(Collected data)
————————
What follows belongs to an exercise in optimizing a design on an open flow for small area; a production flow would make more cautious choices. Function was checked by simulation only, so behaviour that the tests miss may differ from the original.

--- config.mk ---
export PLATFORM = sky130hd
export DESIGN_NAME = pdm_capture_pipeline
export DESIGN_NICKNAME = pdm_capture_pipeline
export VERILOG_FILES = /design/flow/design.v
export SDC_FILE = /design/flow/constraint.sdc
export NUM_CORES = 4
export LEC_CHECK = 0
export CAP_MARGIN = 20
export CORE_MARGIN = 2
export CORE_UTILIZATION = 40
export SLEW_MARGIN = 20
--- constraint.sdc ---
create_clock -name core_clock -period 11.0 [get_ports {clk_i}]
set_input_delay 2.2000 -clock core_clock [delete_from_list [all_inputs] [get_ports {clk_i}]]
set_output_delay 2.2000 -clock core_clock [all_outputs]
set_load 0.01 [all_outputs]
--- design.v ---
module pdm_capture_pipeline #(
  parameter int CHANNELS   = 4,
  parameter int CIC_ORDER  = 3,
  parameter int CIC_DELAY  = 1,
  parameter int ACC_WIDTH  = 32,
  parameter int PCM_WIDTH  = 16,
  parameter int FIFO_DEPTH = 8,
  localparam int CH_W  = (CHANNELS > 1) ? $clog2(CHANNELS) : 1,
  localparam int CNT_W = $clog2(FIFO_DEPTH) + 1
) (
  input  logic                 clk_i,
  input  logic                 rst_n_i,
  input  logic                 clk_en_i,
  input  logic                 pdm_i,
  input  logic                 pdm_valid_i,
  input  logic [CH_W-1:0]      pdm_channel_i,
  input  logic [6:0]           decimation_i,
  input  logic [4:0]           norm_shift_i,
  input  logic [15:0]          gain_i,
  output logic [PCM_WIDTH-1:0] pcm_o,
  output logic [CH_W-1:0]      pcm_channel_o,
  output logic                 pcm_valid_o,
  input  logic                 pcm_ready_i,
  output logic [CNT_W-1:0]     fifo_count_o,
  output logic                 overflow_o,
  input  logic                 clear_overflow_i
);
  localparam int AW  = CNT_W - 1;
  localparam int SW  = 22;   
  localparam int P2W = 20;   
  logic [SW-1:0]  r_y   [CHANNELS];
  logic [SW-1:0]  r_p1  [CHANNELS];
  logic [P2W-1:0] r_p2  [CHANNELS];
  logic [6:0]     r_cnt [CHANNELS];
  logic [CHANNELS-1:0] r_live;
  logic            r_s1_valid, r_s2_valid, r_s3_valid, r_s4_valid;
  logic [SW-1:0]   r_s1_data, r_s2_data;
  logic [15:0]     r_s3_data, r_s4_data;
  logic [CH_W-1:0] r_s1_ch, r_s2_ch, r_s3_ch, r_s4_ch;
  logic            w_live, w_hit, w_done;
  logic [6:0]      w_i, w_r, w_na, w_nc;
  logic [SW-1:0]   w_y, w_p1, w_sa, w_sb;
  logic [P2W-1:0]  w_p2, w_sc;
  logic [12:0]     w_wa, w_wc;
  logic [13:0]     w_rr, w_wb;
  always_comb begin
    w_live = 1'b0;
    w_y    = '0;
    w_p1   = '0;
    w_p2   = '0;
    w_i    = '0;
    for (int c = 0; c < CHANNELS; c++) begin
      if (pdm_channel_i == CH_W'(c)) begin
        w_live = r_live[c];
        w_y    = r_y[c];
        w_p1   = r_p1[c];
        w_p2   = r_p2[c];
        w_i    = r_cnt[c];
      end
    end
    if (!w_live) begin
      w_y  = '0;
      w_p1 = '0;
      w_i  = '0;
    end
    if (w_i < 7'd3) w_p2 = '0;
    w_hit  = pdm_valid_i & clk_en_i;
    w_r    = (decimation_i < 7'd2) ? 7'd2 : decimation_i;
    w_done = (w_i >= w_r - 7'd1);
    w_na   = w_r - w_i;
    w_nc   = w_i - 7'd1;
    w_wa   = 13'((14'(w_na) * (14'(w_na) + 14'd1)) >> 1);
    w_wc   = 13'((14'(w_nc) * 14'(w_i)) >> 1);   
    w_rr   = 14'(w_r) * 14'(w_r);
    w_wb   = w_rr - 14'(w_wa) - 14'(w_wc);
    w_sa   = pdm_i ? w_y  + SW'(w_wa)  : w_y  - SW'(w_wa);
    w_sb   = pdm_i ? w_p1 + SW'(w_wb)  : w_p1 - SW'(w_wb);
    w_sc   = pdm_i ? w_p2 + P2W'(w_wc) : w_p2 - P2W'(w_wc);
  end
  always_ff @(posedge clk_i or negedge rst_n_i) begin
    if (!rst_n_i) begin
      r_live     <= '0;
      r_s1_valid <= 1'b0;
    end else if (!clk_en_i) begin
      r_live     <= '0;
      r_s1_valid <= 1'b0;
    end else begin
      r_s1_valid <= w_hit & w_done;
      for (int c = 0; c < CHANNELS; c++)
        if (w_hit && (pdm_channel_i == CH_W'(c))) r_live[c] <= 1'b1;
    end
  end
  always_ff @(posedge clk_i) begin
    r_s1_data <= w_sa;
    r_s1_ch   <= pdm_channel_i;
    for (int c = 0; c < CHANNELS; c++) begin
      if (w_hit && (pdm_channel_i == CH_W'(c))) begin
        r_y[c]   <= w_done ? w_sb : w_sa;
        r_p1[c]  <= w_done ? SW'($signed(w_sc)) : w_sb;
        r_p2[c]  <= w_sc;
        r_cnt[c] <= w_done ? 7'd0 : w_i + 7'd1;
      end
    end
  end
  logic signed [SW-1:0] w_shifted;
  logic [15:0]          w_norm, w_gained;
  logic signed [31:0]   w_prod, w_round;
  always_comb begin
    w_shifted = $signed(r_s2_data) >>> norm_shift_i;
    if (w_shifted[SW-1:15] == '0 || w_shifted[SW-1:15] == '1) w_norm = w_shifted[15:0];
    else w_norm = w_shifted[SW-1] ? 16'h8000 : 16'h7FFF;
    w_prod  = $signed(r_s3_data) * $signed(gain_i);
    w_round = (w_prod + 32'sd16384) >>> 15;
    if (r_s3_data == 16'h8000 && gain_i == 16'h8000) w_gained = 16'h7FFF;
    else w_gained = w_round[15:0];
  end
  always_ff @(posedge clk_i or negedge rst_n_i) begin
    if (!rst_n_i) begin
      r_s2_valid <= 1'b0;
      r_s3_valid <= 1'b0;
      r_s4_valid <= 1'b0;
    end else begin
      r_s2_valid <= clk_en_i & r_s1_valid;
      r_s3_valid <= clk_en_i & r_s2_valid;
      r_s4_valid <= clk_en_i & r_s3_valid;
    end
  end
  always_ff @(posedge clk_i) begin
    r_s2_data <= r_s1_data;
    r_s2_ch   <= r_s1_ch;
    r_s3_data <= w_norm;
    r_s3_ch   <= r_s2_ch;
    r_s4_data <= w_gained;
    r_s4_ch   <= r_s3_ch;
  end
  logic [15:0]      r_mem    [FIFO_DEPTH];
  logic [CH_W-1:0]  r_mem_ch [FIFO_DEPTH];
  logic [AW:0]      r_wr, r_rd;
  logic             r_overflow;
  logic [CNT_W-1:0] w_count;
  logic             w_empty, w_full, w_pop, w_push, w_drop;
  always_comb begin
    w_count = r_wr - r_rd;
    w_empty = (w_count == '0);
    w_full  = (w_count == CNT_W'(FIFO_DEPTH));
    w_pop   = !w_empty && pcm_ready_i;
    w_push  = r_s4_valid && (!w_full || w_pop);
    w_drop  = r_s4_valid && w_full && !w_pop;
  end
  always_ff @(posedge clk_i) begin
    if (w_push) begin
      r_mem[r_wr[AW-1:0]]    <= r_s4_data;
      r_mem_ch[r_wr[AW-1:0]] <= r_s4_ch;
    end
  end
  always_ff @(posedge clk_i or negedge rst_n_i) begin
    if (!rst_n_i) begin
      r_wr       <= '0;
      r_rd       <= '0;
      r_overflow <= 1'b0;
    end else begin
      if (w_push) r_wr <= r_wr + 1'b1;
      if (w_pop)  r_rd <= r_rd + 1'b1;
      if (w_drop)                r_overflow <= 1'b1;
      else if (clear_overflow_i) r_overflow <= 1'b0;
    end
  end
  assign pcm_valid_o   = !w_empty;
  assign pcm_o         = w_empty ? '0 : r_mem[r_rd[AW-1:0]];
  assign pcm_channel_o = w_empty ? '0 : r_mem_ch[r_rd[AW-1:0]];
  assign fifo_count_o  = w_count;
  assign overflow_o    = r_overflow;
endmodule
--- run.sh ---
#!/bin/bash
# synth_recipe.tcl (not shown) runs the flow's synth.tcl, then flattens the netlist and writes it again
# the make line also repeats each setting of config.mk as NAME=value (left out here)
make -C /OpenROAD-flow-scripts/flow DESIGN_CONFIG=/design/flow/config.mk WORK_HOME=/design/flow/orfs CLKGATE_MAP_FILE= SYNTH_SCRIPT=/design/flow/synth_recipe.tcl finish
==> notes.md <==
# TYPE chip_impl_metric gauge
chip_impl_metric{name="nNetsFinal",unit=""} 4481
chip_impl_metric{name="antenna_cells_inserted",unit=""} 0
chip_impl_metric{name="final_cell_area",unit="um^2"} 47380
chip_impl_metric{name="route.antenna.remaining_nets",unit=""} 0
chip_impl_metric{name="initial_utilization",unit="%"} 40.21
chip_impl_metric{name="place.detailed.hpwl",unit="mm"} 70.86
chip_impl_metric{name="crit_path_max_incr_delay",unit="ps"} 540
chip_impl_metric{name="layout-drive-gt1-share",unit="%"} 22.03
chip_impl_metric{name="post_synth_num_cell_types",unit=""} 75
chip_impl_info{name="tritoncts",value="built"} 1
chip_impl_metric{name="grt_pass1_vias",unit=""} 28187
chip_impl_metric{name="post-route-period-util",unit="%"} 124.2
chip_impl_metric{name="number_of_cells_produced_by_synthesis",unit=""} 3422
chip_impl_metric{name="slew_headroom",unit="%"} 33.07
chip_impl_metric{name="r2r_slack",unit="ps"} -1030
chip_impl_metric{name="grt_start_max_net_pins",unit=""} 56
chip_impl_info{name="crit_path_start_kind",value="input pin"} 1
chip_impl_metric{name="gpl.final_weighted_congestion",unit=""} 0.8850
chip_impl_metric{name="grt_first_pass_wirelength",unit="mm"} 154.3
chip_impl_metric{name="syn_area_per_cell",unit="um^2"} 11.53
chip_impl_metric{name="fin_cells",unit=""} 5154
chip_impl_metric{name="drv.max_cap_violation_count",unit=""} 0
chip_impl_metric{name="timing.final.ws_setup",unit="ps"} -2658
chip_impl_metric{name="postSynth.asyncResetShare",unit="%"} 3.214
chip_impl_metric{name="coreArea",unit="um^2"} 98130
chip_impl_metric{name="synth_area",unit="um^2"} 39460
chip_impl_metric{name="placed_cells",unit=""} 5026
chip_impl_info{name="crit_type",value="in2reg"} 1
chip_impl_metric{name="yosys_warnings",unit=""} 5
chip_impl_metric{name="vias",unit=""} 26360
chip_impl_info{name="unrepaired_setup_endpoints_after_global_routing",value="true"} 1
chip_impl_metric{name="timing.final.hold_violations",unit=""} 0
chip_impl_metric{name="number_of_enable_flip_flop_cells_after_synthesis",unit=""} 428
chip_impl_metric{name="drc",unit=""} 0
chip_impl_info{name="clock_tree.root_cell",value="clkbuf_16"} 1
chip_impl_metric{name="drt-pass1-iter-count",unit=""} 5
chip_impl_metric{name="dr.first_iter.drc_count",unit=""} 1390
chip_impl_metric{name="globalRouteOverflowTotal",unit=""} 0
chip_impl_metric{name="post_dp_cell_area",unit="um^2"} 44400
chip_impl_metric{name="cts_sinks",unit=""} 529
chip_impl_info{name="synth_top_flop_cell",value="edfxtp_1"} 1
chip_impl_metric{name="cts-buffers-inserted",unit=""} 56
chip_impl_metric{name="rr_worst_depth",unit=""} 51
chip_impl_info{name="layout.failed_checks",value="negative setup slack"} 1
chip_impl_metric{name="die-width",unit="um"} 318.1
chip_impl_metric{name="worst-endpoint-required",unit="ps"} 11450
chip_impl_info{name="crit-reg2reg-capture",value="r_p1[3][21]$_DFFE_PP_"} 1
chip_impl_info{name="cp-endpoint",value="r_p1[3][21]$_DFFE_PP_"} 1
chip_impl_metric{name="report.final.slew_viol_count",unit=""} 0
chip_impl_info{name="outcome",value="finished with violations"} 1
chip_impl_metric{name="worst_skew_pair.late_latency",unit="ps"} 650
chip_impl_info{name="layout.cells.most_common_list",value="468 x inv_1, 428 x edfxtp_1, 395 x buf_4, 353 x nand2_1, 345 x fa_1"} 1
chip_impl_info{name="launch_instance_of_the_worst_register_to_register_path",value="r_live[1]$_DFFE_PN0P_"} 1
chip_impl_metric{name="grt.total_usage",unit="%"} 19.21
chip_impl_metric{name="site_rows",unit=""} 115
chip_impl_metric{name="grt_antenna_before_repair",unit=""} 1
chip_impl_metric{name="syn2layout_area_growth",unit="%"} 20.08
chip_impl_info{name="critical_path_most_common_cell",value="fa_1"} 1
chip_impl_metric{name="wl_per_cell",unit="um"} 18.47
chip_impl_metric{name="seq_area_frac_synth",unit="%"} 37.91
chip_impl_metric{name="timing_worst_slew_pin_value",unit="ps"} 997.3
chip_impl_metric{name="ctsLongestPathBuffers",unit=""} 3
chip_impl_metric{name="clock_skew",unit="ps"} 44.69
chip_impl_metric{name="route.detailed.vias_per_inst",unit=""} 5.114
chip_impl_info{name="mostFrequentLayoutCell",value="inv_1"} 1
chip_impl_metric{name="synthesized_nets",unit=""} 4081
chip_impl_metric{name="die_area",unit="um^2"} 101200
chip_impl_info{name="timing.critical_path.slowest_stage_cell",value="fa_1"} 1
chip_impl_metric{name="layout_min_cycle_time",unit="ps"} 13660
chip_impl_metric{name="clkSlewWorstSetupHoldPaths",unit="ps"} 60
chip_impl_metric{name="critPathMaxFanout",unit=""} 5
chip_impl_metric{name="die_h",unit="um"} 318.1
chip_impl_metric{name="timing.fmax",unit="MHz"} 73.22
chip_impl_metric{name="cts.htree.levels",unit=""} 2
chip_impl_info{name="crit_path_end_kind",value="flip-flop"} 1
chip_impl_metric{name="buffer_ports.inserted",unit=""} 60
chip_impl_metric{name="ios",unit=""} 61
chip_impl_metric{name="setup-violations-final",unit=""} 136
chip_impl_metric{name="synth_seq_cells",unit=""} 529
chip_impl_metric{name="crit_arrival",unit="ps"} 14100
chip_impl_metric{name="wl",unit="mm"} 95.18
chip_impl_info{name="worstSetupStartpoint",value="decimation_i[4]"} 1
chip_impl_info{name="hp-class",value="reg2reg"} 1
synthesized netlist by cell type, drive strengths merged, types with 17 or more instances:
| cell | number | area share (%) |
|---|---|---|
| a31oi | 27 | 0.43 |
| buf | 18 | 0.23 |
| inv | 476 | 4.5 |
| xnor2 | 118 | 2.7 |
| nor4 | 17 | 0.27 |
| a21oi | 111 | 1.4 |
| mux2 | 25 | 0.71 |
| o21a | 29 | 0.55 |
| ha | 275 | 8.7 |
| a21o | 51 | 0.97 |
| xor2 | 40 | 0.94 |
| nand2 | 364 | 3.5 |
| clkbuf | 106 | 1.0 |
| fa | 347 | 18 |
| nor2b | 30 | 0.48 |
| and3 | 20 | 0.33 |
| nor2 | 161 | 1.5 |
| mux4 | 121 | 6.9 |
| and2 | 158 | 2.5 |
| nor3 | 36 | 0.46 |
| a211oi | 27 | 0.51 |
| dfrtp | 17 | 1.1 |
| o21ai | 72 | 0.91 |
| nand2b | 45 | 0.71 |
| or2 | 26 | 0.41 |
| or3 | 23 | 0.36 |
| edfxtp | 428 | 33 |
| mux2i | 22 | 0.56 |
| dfxtp | 84 | 4.3 |
| nand3 | 25 | 0.32 |
worst max-delay path, delay by kind of cell:
family          cells  cell delay, ps
compound gates      9            1830
fa+ha+maj          14            5230
xor+xnor            5             860
mux                 1             250
simple gates       16            3300
buf+inv             8             400
how the worst min path moves through the flow:
stage                                      from               endpoint  slack (ps)  depth (start not counted)
after detailed placement   r_s1_data[4]$_DFF_P_   r_s2_data[4]$_DFF_P_         310                          0
after global routing       r_s1_data[9]$_DFF_P_   r_s2_data[9]$_DFF_P_         310                          0
after floorplan              r_s1_ch[0]$_DFF_P_     r_s2_ch[0]$_DFF_P_         310                          0
after CTS                  r_s1_data[9]$_DFF_P_   r_s2_data[9]$_DFF_P_         300                          0
final                      r_s1_data[9]$_DFF_P_   r_s2_data[9]$_DFF_P_         300                          0
after global placement    r_s1_data[20]$_DFF_P_  r_s2_data[20]$_DFF_P_         310                          0
metrics by stage:
stage               hold WS [ps]  TNS [ps]  util, %  setup slack (ps)
finish                     304.1   -258470    48.28             -2658
global route               308.6   -313860    48.28             -3108
detailed placement         312.1   -419110    45.25             -3751
CTS                        301.8   -257170    47.51             -2610
global placement           311.6   -406010    45.25             -3608
floorplan                  309.6   -288320        -             -3116
per-layer routing:
| layer | GRT usage (%) | wire length, um | part of all wire [%] |
|---|---|---|---|
| met2 | 34.06 | 47670 | 50 |
| met1 | 25.03 | 41230 | 43 |
| met3 | 2.169 | 3809 | 4.0 |
| met4 | 4.950 | 2458 | 2.6 |
| met5 | 0 | 11 | 0.012 |
sequential cells by signal, indices dropped and copies added (netlist names), 4 cells and up:
| name | count |
|---|---|
| r_s4_data | 16 |
| r_mem | 128 |
| r_live | 4 |
| r_p2 | 80 |
| r_s3_data | 16 |
| r_s1_data | 22 |
| r_s2_data | 22 |
| r_wr | 4 |
| r_p1 | 88 |
| r_y | 88 |
| r_rd | 4 |
| r_cnt | 28 |
| r_mem_ch | 16 |
what timing repair did:
action,4_1_cts,5_1_grt
gates resized for setup,59,110
setup buffers,6,19
cloned,0,0
hold buffers,0,0
pin swaps,33,49
endpoints found under the setup margin,152,158
logic make-up (layout without fill, tap and decap cells):
logic type | after synthesis | after routing | synth area share [%]
and+or+nand+nor | 935 | 935 | 11.46
adders and majority gates | 622 | 622 | 26.33
buffers and inverters | 608 | 1053 | 5.841
DFF | 529 | 529 | 37.91
AOI/OAI and AO/OA | 400 | 400 | 6.561
muxes | 168 | 168 | 8.178
xor gates and xnor gates | 160 | 160 | 3.720
area by class of cell:
type | instances | area, um^2
fillers | 8800 | 50750
clock buffers | 67 | 1516
well taps | 1287 | 1610
clock inverters | 36 | 445.4
multi-input cells | 2285 | 23340
repair buffers | 466 | 3689
inverters | 484 | 1817
flip-flops and latches | 529 | 14960

## port drivers added, routing unchanged
How much do the figures lean on ideal ports? The routed layout below was timed once more, with nothing changed but the port constraints.
Step 1 sets driving cells, clkbuf_16 on the clock port and buf_2 on the other inputs (assumed; they add their load-dependent delay and slew).
Step 2 moves the port delays by t, midway between the first and last clock arrival at a register: inputs arrive t later, outputs are due t later. That takes back most of the time a late clock gives input paths.
Slacks: no drivers / after step 1 / after step 2; pairs: no drivers / after step 1.
shift t [ns]: 0.693
setup slack, ns: -2.658 / -2.629 / -3.321
worst hold slack (ns): 0.304 / 0.304 / 0.304
clock arrival spread, ns: 0.051 / 0.051
slew at the worst register clock pin (ns): 0.07 / 0.07
For this run, drivers alone change the setup slack by +0.029 ns; drivers and shift together by -0.663 ns.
————————
◆ **TASK GOAL**: Copy the lines above exactly, from the very first through the one containing "export PLATFORM = sky130hd", and include no other line.

◆ **RESPONSE TO THIS EXERCISE**:
What follows belongs to an exercise in optimizing a design on an open flow for small area; a production flow would make more cautious choices. Function was checked by simulation only, so behaviour that the tests miss may differ from the original.

--- config.mk ---
export PLATFORM = sky130hd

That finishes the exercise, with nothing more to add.